> _Work required_
Locate, in the data below, the line that contains "Yosys cell counts" and the line that contains "max in group"; reproduce exactly those two lines and every line between them, nothing more.

> _Records to process_
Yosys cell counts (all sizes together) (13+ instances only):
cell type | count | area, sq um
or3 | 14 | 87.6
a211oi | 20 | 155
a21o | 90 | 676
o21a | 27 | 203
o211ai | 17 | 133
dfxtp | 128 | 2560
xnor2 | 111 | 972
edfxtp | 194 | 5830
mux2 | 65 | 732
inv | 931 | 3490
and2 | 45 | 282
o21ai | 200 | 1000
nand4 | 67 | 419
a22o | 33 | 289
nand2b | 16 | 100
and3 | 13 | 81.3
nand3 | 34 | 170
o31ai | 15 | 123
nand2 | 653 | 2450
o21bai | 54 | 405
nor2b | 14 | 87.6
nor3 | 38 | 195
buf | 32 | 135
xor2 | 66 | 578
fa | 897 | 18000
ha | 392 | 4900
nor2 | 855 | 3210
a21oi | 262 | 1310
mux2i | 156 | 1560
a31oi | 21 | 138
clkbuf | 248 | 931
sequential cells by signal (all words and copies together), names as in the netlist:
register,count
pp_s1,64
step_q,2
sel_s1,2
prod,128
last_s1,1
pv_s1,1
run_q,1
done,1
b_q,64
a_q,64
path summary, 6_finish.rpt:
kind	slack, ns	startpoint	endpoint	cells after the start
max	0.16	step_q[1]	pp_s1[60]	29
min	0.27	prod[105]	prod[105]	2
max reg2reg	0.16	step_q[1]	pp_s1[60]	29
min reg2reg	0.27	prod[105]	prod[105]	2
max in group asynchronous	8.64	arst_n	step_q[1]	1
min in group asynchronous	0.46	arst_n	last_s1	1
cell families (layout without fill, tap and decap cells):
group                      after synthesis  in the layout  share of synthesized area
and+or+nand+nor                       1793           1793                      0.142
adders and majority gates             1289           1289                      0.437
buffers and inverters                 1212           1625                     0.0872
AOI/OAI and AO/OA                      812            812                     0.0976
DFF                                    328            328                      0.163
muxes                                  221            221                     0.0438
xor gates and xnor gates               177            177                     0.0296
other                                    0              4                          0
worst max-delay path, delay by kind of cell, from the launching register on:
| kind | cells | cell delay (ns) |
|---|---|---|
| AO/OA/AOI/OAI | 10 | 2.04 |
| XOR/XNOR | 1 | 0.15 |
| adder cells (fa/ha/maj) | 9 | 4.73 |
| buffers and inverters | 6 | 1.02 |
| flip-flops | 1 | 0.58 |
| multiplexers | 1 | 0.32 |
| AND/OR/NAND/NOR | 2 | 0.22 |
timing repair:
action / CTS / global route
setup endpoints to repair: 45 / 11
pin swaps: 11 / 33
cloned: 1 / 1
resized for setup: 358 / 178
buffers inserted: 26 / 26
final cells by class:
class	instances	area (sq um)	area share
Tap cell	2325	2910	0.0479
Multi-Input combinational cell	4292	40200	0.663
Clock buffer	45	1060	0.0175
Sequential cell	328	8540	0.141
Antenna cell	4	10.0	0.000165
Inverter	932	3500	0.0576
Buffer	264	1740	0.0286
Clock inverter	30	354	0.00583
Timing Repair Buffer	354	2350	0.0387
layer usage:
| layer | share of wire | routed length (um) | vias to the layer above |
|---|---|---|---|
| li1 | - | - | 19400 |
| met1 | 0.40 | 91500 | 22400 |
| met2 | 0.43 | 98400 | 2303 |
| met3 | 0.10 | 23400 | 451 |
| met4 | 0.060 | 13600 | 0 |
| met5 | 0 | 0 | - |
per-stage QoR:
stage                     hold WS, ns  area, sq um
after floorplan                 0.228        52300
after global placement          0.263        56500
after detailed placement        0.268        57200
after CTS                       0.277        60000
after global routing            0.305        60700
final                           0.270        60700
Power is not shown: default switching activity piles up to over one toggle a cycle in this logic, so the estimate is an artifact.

...

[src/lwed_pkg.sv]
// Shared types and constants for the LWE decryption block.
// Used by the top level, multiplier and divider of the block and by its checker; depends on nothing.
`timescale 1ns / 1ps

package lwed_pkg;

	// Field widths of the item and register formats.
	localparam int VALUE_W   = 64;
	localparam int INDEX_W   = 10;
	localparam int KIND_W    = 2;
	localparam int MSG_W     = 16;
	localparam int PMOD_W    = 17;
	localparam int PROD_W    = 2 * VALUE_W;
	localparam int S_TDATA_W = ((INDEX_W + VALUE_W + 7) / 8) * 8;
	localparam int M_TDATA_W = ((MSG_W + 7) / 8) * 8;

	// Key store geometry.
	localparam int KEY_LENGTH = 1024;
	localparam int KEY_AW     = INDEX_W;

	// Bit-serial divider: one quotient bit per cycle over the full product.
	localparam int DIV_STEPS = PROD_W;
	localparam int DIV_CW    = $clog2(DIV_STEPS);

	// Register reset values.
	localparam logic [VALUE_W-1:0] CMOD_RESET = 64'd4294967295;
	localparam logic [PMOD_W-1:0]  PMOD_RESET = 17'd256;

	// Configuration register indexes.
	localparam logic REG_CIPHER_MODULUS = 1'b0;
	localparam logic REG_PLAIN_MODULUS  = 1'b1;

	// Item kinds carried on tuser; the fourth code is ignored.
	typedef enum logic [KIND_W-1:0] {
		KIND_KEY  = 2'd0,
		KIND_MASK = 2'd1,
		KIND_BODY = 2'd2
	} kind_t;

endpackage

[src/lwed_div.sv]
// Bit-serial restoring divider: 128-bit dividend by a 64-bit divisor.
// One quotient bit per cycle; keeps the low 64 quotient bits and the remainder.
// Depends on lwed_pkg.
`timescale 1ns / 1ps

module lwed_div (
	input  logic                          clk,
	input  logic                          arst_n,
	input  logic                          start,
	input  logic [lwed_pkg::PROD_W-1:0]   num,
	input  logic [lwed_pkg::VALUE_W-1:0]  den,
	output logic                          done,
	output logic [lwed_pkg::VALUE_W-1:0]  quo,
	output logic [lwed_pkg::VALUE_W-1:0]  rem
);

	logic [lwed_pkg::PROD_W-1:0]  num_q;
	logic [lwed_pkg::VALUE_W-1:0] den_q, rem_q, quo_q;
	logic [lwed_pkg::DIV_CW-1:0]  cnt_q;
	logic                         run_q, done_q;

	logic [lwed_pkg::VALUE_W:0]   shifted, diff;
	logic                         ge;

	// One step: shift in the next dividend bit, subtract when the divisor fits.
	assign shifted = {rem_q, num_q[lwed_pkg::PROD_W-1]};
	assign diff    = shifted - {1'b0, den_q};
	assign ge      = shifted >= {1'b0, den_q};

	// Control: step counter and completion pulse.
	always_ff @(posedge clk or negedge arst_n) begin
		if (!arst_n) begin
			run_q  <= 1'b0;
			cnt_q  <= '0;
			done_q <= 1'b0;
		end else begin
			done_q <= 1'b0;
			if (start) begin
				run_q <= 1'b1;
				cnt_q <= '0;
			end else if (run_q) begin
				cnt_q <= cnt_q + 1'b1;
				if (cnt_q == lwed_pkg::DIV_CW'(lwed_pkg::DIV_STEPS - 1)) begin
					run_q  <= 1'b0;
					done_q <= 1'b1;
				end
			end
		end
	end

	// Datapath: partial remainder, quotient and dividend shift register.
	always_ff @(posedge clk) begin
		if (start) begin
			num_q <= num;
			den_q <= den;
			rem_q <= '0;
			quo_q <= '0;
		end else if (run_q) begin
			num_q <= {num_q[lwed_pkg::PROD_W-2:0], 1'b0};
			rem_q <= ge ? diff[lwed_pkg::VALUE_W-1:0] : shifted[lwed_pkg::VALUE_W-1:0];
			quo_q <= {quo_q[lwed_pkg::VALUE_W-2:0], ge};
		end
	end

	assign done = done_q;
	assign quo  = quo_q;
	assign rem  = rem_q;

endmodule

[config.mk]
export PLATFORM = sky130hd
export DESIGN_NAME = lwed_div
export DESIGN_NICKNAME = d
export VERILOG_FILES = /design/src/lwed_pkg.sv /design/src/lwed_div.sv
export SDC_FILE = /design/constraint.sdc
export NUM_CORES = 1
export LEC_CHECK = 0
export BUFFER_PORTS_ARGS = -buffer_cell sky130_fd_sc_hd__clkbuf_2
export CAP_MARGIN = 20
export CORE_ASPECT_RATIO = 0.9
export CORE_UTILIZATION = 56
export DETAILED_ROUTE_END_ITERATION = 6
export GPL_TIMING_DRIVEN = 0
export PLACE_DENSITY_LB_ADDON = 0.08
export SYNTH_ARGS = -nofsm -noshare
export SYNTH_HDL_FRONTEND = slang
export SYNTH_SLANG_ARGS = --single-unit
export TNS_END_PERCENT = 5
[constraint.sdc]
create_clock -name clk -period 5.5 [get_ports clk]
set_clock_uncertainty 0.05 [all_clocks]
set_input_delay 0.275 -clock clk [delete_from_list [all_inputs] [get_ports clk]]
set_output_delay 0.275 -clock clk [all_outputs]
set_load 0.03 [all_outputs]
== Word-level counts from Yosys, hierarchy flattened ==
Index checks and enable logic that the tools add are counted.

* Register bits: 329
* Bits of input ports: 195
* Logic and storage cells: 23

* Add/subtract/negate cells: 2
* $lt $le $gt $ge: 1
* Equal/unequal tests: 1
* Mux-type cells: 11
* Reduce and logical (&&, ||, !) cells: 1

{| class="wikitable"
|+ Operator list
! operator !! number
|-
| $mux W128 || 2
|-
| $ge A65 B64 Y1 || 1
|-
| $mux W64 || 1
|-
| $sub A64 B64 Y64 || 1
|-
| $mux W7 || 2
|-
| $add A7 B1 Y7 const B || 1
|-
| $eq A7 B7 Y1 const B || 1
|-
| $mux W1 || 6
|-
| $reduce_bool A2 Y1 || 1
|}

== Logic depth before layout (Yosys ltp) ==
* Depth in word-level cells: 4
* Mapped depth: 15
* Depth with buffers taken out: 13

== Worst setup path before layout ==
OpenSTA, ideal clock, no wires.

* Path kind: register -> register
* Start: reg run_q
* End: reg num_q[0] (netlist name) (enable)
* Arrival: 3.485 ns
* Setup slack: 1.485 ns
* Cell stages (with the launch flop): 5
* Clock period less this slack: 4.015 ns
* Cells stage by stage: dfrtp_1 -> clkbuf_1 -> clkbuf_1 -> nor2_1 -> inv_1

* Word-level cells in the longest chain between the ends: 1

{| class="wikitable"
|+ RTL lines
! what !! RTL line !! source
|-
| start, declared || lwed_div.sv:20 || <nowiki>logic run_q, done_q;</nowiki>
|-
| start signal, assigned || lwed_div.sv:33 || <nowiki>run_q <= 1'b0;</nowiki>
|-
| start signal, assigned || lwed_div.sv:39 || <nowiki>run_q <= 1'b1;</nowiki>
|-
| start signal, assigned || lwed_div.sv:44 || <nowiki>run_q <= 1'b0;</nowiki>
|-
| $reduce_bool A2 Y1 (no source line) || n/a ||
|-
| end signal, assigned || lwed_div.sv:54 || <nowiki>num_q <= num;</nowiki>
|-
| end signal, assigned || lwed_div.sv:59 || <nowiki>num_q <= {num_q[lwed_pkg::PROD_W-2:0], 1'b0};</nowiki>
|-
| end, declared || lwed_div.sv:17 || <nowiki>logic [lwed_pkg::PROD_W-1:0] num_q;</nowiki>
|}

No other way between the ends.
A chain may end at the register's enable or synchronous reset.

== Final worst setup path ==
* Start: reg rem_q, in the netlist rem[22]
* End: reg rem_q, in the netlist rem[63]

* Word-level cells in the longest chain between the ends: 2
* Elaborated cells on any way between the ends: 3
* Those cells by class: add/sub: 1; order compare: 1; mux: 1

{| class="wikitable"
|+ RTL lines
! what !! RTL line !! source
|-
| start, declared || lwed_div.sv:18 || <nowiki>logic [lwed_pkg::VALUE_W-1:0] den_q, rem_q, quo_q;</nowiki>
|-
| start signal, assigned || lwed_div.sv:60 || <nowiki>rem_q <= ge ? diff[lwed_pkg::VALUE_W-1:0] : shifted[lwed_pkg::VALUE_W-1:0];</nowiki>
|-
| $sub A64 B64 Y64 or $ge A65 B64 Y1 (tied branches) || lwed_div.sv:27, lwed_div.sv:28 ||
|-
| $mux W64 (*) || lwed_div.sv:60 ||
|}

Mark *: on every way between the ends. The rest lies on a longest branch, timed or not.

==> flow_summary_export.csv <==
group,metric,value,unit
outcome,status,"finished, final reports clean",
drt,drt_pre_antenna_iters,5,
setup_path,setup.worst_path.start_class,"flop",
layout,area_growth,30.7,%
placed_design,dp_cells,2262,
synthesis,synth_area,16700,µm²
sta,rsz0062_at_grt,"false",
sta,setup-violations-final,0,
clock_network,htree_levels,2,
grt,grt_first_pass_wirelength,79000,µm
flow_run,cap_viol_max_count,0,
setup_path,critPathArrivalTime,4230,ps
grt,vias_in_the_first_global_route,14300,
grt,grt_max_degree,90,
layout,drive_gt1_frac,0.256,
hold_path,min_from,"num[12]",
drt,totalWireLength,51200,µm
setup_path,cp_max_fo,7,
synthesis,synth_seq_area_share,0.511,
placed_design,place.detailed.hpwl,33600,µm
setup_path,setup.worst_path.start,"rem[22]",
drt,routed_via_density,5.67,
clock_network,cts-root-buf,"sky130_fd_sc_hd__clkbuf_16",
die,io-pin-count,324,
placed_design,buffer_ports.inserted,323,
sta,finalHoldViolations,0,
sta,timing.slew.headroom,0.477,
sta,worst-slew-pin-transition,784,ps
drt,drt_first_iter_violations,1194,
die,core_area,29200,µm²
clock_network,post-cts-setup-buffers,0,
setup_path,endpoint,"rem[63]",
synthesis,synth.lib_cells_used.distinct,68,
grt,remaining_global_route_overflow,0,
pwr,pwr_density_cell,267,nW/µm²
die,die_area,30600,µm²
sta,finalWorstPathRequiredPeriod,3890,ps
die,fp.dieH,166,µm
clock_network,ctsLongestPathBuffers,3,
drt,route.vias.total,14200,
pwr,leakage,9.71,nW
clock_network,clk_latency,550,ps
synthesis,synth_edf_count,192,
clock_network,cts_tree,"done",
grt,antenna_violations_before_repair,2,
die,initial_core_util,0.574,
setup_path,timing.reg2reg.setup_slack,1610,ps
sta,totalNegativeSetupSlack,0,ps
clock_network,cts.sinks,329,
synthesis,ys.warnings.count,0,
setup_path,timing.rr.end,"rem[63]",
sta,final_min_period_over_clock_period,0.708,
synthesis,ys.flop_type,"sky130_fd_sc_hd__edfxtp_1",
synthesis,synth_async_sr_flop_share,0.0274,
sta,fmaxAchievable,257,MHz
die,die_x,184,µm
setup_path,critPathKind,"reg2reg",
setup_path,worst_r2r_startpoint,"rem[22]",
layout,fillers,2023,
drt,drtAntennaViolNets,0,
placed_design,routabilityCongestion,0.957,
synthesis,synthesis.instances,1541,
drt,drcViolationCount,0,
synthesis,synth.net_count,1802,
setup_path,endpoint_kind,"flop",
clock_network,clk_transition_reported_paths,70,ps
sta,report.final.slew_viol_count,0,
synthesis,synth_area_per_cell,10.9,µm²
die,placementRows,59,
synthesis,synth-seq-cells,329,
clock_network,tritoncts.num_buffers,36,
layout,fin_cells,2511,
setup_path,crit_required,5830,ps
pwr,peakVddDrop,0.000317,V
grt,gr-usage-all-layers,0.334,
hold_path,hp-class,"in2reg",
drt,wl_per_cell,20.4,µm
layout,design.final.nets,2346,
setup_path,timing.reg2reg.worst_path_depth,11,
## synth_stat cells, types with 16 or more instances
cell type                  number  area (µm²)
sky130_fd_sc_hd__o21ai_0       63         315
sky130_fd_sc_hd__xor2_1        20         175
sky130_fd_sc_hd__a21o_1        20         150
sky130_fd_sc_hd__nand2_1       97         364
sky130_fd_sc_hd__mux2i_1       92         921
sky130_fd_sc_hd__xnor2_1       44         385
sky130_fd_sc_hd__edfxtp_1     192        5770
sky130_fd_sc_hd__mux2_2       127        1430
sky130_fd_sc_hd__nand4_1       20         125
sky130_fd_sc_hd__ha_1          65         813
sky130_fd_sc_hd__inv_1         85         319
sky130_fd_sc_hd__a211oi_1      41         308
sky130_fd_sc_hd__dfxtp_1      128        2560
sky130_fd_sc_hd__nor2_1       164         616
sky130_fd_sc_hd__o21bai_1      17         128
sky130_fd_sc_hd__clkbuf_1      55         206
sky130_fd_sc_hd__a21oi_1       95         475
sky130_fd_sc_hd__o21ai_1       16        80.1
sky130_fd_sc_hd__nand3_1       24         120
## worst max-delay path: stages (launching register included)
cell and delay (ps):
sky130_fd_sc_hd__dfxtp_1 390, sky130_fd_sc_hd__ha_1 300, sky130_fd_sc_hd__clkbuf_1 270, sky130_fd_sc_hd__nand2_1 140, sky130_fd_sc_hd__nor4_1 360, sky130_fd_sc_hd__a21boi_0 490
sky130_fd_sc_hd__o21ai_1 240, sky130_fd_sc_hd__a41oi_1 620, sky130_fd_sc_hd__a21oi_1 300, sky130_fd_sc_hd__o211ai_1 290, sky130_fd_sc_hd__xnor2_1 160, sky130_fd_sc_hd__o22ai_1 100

> _Response to the task_
Yosys cell counts (all sizes together) (13+ instances only):
cell type | count | area, sq um
or3 | 14 | 87.6
a211oi | 20 | 155
a21o | 90 | 676
o21a | 27 | 203
o211ai | 17 | 133
dfxtp | 128 | 2560
xnor2 | 111 | 972
edfxtp | 194 | 5830
mux2 | 65 | 732
inv | 931 | 3490
and2 | 45 | 282
o21ai | 200 | 1000
nand4 | 67 | 419
a22o | 33 | 289
nand2b | 16 | 100
and3 | 13 | 81.3
nand3 | 34 | 170
o31ai | 15 | 123
nand2 | 653 | 2450
o21bai | 54 | 405
nor2b | 14 | 87.6
nor3 | 38 | 195
buf | 32 | 135
xor2 | 66 | 578
fa | 897 | 18000
ha | 392 | 4900
nor2 | 855 | 3210
a21oi | 262 | 1310
mux2i | 156 | 1560
a31oi | 21 | 138
clkbuf | 248 | 931
sequential cells by signal (all words and copies together), names as in the netlist:
register,count
pp_s1,64
step_q,2
sel_s1,2
prod,128
last_s1,1
pv_s1,1
run_q,1
done,1
b_q,64
a_q,64
path summary, 6_finish.rpt:
kind	slack, ns	startpoint	endpoint	cells after the start
max	0.16	step_q[1]	pp_s1[60]	29
min	0.27	prod[105]	prod[105]	2
max reg2reg	0.16	step_q[1]	pp_s1[60]	29
min reg2reg	0.27	prod[105]	prod[105]	2
max in group asynchronous	8.64	arst_n	step_q[1]	1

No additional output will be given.